(Stored items from a collection)

▬▬▬

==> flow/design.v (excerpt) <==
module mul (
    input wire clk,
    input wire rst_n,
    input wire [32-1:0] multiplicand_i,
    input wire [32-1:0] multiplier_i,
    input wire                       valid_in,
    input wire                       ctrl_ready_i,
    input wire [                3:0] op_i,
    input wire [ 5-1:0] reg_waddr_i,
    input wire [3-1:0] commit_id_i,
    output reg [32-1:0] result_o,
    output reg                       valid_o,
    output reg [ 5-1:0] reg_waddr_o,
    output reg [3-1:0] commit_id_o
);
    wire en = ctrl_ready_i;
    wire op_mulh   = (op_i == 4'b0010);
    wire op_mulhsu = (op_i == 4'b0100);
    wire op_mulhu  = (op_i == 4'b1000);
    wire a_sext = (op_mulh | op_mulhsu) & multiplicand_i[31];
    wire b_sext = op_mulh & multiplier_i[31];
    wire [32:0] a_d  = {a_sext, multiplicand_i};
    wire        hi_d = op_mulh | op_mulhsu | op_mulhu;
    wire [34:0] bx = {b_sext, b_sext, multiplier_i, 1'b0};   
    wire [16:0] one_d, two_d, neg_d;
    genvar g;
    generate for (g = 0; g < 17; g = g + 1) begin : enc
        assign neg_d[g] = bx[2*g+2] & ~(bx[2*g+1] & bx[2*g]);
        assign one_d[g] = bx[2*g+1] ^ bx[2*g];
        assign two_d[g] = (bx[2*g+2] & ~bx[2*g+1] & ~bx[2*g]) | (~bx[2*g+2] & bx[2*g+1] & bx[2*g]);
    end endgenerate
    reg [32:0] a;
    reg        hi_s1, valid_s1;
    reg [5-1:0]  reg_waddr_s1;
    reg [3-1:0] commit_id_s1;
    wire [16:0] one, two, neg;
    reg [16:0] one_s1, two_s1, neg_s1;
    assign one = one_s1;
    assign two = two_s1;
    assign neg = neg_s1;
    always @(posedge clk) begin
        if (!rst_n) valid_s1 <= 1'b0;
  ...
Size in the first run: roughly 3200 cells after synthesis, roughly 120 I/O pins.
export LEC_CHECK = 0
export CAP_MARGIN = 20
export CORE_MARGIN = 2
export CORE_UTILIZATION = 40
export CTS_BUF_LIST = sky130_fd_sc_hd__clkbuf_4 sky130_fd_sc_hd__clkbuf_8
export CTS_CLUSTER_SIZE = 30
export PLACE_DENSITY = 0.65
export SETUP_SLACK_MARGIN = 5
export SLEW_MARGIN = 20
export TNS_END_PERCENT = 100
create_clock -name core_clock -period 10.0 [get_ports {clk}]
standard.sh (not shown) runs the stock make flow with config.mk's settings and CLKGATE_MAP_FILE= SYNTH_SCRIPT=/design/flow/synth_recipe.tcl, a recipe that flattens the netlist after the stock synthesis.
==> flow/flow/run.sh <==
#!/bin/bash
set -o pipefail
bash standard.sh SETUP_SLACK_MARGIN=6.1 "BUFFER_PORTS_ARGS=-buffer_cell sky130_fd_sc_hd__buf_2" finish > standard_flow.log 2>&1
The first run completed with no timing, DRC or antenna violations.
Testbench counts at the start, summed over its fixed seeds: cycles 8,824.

▬▬▬

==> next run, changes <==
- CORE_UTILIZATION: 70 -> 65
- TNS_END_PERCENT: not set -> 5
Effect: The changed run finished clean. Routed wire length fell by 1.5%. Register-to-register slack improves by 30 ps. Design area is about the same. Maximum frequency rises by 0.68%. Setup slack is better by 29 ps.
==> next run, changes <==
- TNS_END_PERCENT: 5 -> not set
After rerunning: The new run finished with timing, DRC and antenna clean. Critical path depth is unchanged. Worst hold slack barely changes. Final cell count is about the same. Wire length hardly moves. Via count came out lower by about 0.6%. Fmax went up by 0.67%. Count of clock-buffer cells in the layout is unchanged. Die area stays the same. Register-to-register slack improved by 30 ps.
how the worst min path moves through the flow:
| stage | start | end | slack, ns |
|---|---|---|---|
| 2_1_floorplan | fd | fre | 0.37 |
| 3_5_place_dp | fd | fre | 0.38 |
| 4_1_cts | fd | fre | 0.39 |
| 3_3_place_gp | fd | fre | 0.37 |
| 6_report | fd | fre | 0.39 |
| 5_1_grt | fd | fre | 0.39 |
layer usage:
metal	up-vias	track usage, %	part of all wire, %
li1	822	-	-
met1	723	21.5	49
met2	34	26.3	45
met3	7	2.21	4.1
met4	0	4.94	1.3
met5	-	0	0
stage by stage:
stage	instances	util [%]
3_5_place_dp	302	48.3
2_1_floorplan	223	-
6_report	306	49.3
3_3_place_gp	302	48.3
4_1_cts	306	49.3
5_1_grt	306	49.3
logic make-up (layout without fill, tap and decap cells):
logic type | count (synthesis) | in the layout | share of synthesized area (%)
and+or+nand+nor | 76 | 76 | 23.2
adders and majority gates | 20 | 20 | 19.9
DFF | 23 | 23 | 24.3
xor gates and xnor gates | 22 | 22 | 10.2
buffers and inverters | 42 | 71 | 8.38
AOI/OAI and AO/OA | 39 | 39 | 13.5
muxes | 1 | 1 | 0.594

▬▬▬

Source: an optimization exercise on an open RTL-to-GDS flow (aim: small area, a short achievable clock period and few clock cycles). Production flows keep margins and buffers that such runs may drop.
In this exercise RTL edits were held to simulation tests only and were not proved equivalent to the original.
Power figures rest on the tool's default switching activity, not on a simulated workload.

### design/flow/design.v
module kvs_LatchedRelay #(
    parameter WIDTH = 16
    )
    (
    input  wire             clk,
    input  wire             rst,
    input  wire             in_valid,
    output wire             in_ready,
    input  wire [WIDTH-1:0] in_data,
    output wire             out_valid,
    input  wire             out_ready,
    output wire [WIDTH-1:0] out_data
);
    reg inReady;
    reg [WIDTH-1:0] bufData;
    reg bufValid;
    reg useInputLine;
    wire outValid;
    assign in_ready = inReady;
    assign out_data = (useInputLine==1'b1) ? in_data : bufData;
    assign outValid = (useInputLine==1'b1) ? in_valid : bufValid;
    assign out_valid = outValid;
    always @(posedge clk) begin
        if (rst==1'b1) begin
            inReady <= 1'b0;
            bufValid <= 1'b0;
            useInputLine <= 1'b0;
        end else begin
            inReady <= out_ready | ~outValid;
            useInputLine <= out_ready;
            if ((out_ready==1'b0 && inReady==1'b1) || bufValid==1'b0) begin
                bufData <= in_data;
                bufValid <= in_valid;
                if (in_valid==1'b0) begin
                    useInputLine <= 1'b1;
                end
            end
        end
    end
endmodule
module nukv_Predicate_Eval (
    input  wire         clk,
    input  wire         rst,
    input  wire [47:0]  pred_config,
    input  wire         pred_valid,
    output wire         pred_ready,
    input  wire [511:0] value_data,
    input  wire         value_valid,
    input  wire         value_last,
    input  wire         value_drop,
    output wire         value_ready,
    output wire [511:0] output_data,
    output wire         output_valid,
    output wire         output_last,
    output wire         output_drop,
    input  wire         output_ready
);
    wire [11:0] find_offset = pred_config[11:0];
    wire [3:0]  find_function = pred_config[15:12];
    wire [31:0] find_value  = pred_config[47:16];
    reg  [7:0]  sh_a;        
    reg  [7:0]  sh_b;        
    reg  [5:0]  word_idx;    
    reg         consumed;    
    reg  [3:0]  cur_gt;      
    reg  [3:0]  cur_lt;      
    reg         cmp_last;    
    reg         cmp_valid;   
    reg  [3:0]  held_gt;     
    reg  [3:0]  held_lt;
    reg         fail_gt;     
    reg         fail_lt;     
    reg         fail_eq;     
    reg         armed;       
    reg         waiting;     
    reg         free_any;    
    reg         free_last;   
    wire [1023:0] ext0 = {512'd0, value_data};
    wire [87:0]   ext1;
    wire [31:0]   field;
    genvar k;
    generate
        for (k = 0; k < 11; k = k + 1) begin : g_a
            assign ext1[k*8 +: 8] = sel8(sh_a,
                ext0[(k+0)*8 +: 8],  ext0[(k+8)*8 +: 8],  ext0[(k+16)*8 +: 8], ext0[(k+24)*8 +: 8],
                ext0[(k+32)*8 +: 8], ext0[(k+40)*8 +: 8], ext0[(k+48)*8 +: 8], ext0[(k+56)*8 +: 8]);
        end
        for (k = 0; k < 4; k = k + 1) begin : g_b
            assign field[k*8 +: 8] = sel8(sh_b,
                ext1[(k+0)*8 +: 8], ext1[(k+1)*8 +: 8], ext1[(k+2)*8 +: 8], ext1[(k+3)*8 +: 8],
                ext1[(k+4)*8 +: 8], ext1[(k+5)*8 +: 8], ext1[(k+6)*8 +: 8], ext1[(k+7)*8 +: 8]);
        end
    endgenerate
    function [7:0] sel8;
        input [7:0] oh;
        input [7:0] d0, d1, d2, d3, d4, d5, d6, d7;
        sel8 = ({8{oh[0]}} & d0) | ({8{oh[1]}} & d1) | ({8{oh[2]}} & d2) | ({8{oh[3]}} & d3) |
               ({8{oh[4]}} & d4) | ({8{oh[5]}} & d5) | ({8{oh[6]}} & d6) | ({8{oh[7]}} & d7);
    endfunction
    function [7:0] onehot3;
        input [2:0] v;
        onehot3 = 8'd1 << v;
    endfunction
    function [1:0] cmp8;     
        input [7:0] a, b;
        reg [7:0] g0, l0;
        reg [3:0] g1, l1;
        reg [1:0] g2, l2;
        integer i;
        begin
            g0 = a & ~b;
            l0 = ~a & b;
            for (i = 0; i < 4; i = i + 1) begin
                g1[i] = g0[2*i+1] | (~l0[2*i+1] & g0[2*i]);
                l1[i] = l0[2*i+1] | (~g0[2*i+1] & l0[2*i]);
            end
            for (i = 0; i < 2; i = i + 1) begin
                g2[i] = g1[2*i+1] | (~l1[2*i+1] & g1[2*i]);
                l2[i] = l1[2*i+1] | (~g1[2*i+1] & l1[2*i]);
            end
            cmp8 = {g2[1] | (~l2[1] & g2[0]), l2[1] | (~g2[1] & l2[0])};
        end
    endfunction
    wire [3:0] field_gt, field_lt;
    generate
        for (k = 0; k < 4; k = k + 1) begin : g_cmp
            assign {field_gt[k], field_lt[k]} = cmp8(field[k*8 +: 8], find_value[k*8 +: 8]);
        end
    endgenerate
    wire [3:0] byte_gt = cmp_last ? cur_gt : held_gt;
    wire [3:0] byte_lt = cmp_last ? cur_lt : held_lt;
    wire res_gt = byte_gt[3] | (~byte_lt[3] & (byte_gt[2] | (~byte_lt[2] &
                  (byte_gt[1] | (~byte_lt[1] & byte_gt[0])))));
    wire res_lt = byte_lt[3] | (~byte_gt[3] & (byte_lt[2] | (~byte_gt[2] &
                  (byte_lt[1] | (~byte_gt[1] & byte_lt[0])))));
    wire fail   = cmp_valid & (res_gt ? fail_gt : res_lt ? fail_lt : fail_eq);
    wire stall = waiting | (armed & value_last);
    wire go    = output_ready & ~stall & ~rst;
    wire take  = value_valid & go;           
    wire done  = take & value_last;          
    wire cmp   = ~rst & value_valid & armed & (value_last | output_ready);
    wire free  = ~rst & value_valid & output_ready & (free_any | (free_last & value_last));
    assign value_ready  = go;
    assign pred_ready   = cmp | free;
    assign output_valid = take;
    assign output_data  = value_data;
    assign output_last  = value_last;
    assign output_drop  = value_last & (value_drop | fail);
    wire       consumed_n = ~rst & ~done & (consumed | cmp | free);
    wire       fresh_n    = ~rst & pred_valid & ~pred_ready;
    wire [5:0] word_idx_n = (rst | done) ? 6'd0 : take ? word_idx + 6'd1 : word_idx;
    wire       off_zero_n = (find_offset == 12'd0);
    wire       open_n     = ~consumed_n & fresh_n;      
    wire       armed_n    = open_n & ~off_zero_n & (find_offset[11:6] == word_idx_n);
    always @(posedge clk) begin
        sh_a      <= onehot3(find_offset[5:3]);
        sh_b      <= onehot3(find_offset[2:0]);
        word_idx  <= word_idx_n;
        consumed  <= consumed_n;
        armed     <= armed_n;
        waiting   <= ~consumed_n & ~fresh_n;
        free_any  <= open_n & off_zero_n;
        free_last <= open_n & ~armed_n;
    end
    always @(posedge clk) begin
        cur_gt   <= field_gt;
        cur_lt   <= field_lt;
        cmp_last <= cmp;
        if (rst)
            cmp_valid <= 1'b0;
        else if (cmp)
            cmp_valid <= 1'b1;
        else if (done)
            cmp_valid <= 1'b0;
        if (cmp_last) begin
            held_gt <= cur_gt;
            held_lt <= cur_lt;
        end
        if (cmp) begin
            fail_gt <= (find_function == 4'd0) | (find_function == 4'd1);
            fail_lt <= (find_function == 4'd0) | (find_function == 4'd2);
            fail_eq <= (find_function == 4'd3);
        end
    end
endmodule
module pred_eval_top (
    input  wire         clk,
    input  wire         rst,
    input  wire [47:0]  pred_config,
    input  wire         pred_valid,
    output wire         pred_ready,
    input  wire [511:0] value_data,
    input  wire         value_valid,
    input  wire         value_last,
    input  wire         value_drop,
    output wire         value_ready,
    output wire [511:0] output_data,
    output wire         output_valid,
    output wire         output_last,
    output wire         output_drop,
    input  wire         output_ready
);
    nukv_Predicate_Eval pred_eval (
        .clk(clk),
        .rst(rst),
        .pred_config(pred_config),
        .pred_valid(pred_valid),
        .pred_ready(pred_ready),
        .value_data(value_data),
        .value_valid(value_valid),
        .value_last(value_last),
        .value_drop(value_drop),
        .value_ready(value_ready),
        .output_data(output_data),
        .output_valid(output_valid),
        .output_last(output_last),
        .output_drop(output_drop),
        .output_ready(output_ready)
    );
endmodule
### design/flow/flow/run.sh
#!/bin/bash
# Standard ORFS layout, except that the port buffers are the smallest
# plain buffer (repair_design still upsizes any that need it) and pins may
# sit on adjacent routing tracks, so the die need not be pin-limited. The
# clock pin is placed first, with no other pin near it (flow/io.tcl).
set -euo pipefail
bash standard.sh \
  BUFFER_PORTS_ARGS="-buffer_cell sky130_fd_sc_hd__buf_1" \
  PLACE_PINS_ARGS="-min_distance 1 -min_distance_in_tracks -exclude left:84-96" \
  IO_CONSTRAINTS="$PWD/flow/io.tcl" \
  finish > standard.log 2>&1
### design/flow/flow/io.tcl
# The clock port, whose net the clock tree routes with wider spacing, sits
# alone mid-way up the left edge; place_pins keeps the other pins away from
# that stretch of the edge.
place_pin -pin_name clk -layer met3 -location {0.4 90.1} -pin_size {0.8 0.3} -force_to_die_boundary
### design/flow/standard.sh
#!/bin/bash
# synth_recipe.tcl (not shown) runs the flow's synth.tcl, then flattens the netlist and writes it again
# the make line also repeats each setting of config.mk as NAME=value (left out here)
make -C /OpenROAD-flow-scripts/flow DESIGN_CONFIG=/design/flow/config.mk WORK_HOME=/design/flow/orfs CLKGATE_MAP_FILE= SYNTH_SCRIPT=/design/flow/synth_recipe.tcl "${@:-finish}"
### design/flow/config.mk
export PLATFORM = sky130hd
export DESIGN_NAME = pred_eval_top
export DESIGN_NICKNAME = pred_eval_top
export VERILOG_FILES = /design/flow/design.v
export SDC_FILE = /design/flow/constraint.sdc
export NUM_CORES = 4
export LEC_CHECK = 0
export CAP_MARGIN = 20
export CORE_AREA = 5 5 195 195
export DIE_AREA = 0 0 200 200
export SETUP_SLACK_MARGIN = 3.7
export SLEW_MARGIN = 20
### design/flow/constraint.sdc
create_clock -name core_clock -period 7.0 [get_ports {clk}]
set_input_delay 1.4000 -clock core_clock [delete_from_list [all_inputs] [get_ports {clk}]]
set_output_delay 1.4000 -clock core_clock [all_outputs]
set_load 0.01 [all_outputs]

▬▬▬

## Aim of the exercise
Copy out every line of the data that includes the word "logic".

## Completed task
logic make-up (layout without fill, tap and decap cells):
logic type | count (synthesis) | in the layout | share of synthesized area (%)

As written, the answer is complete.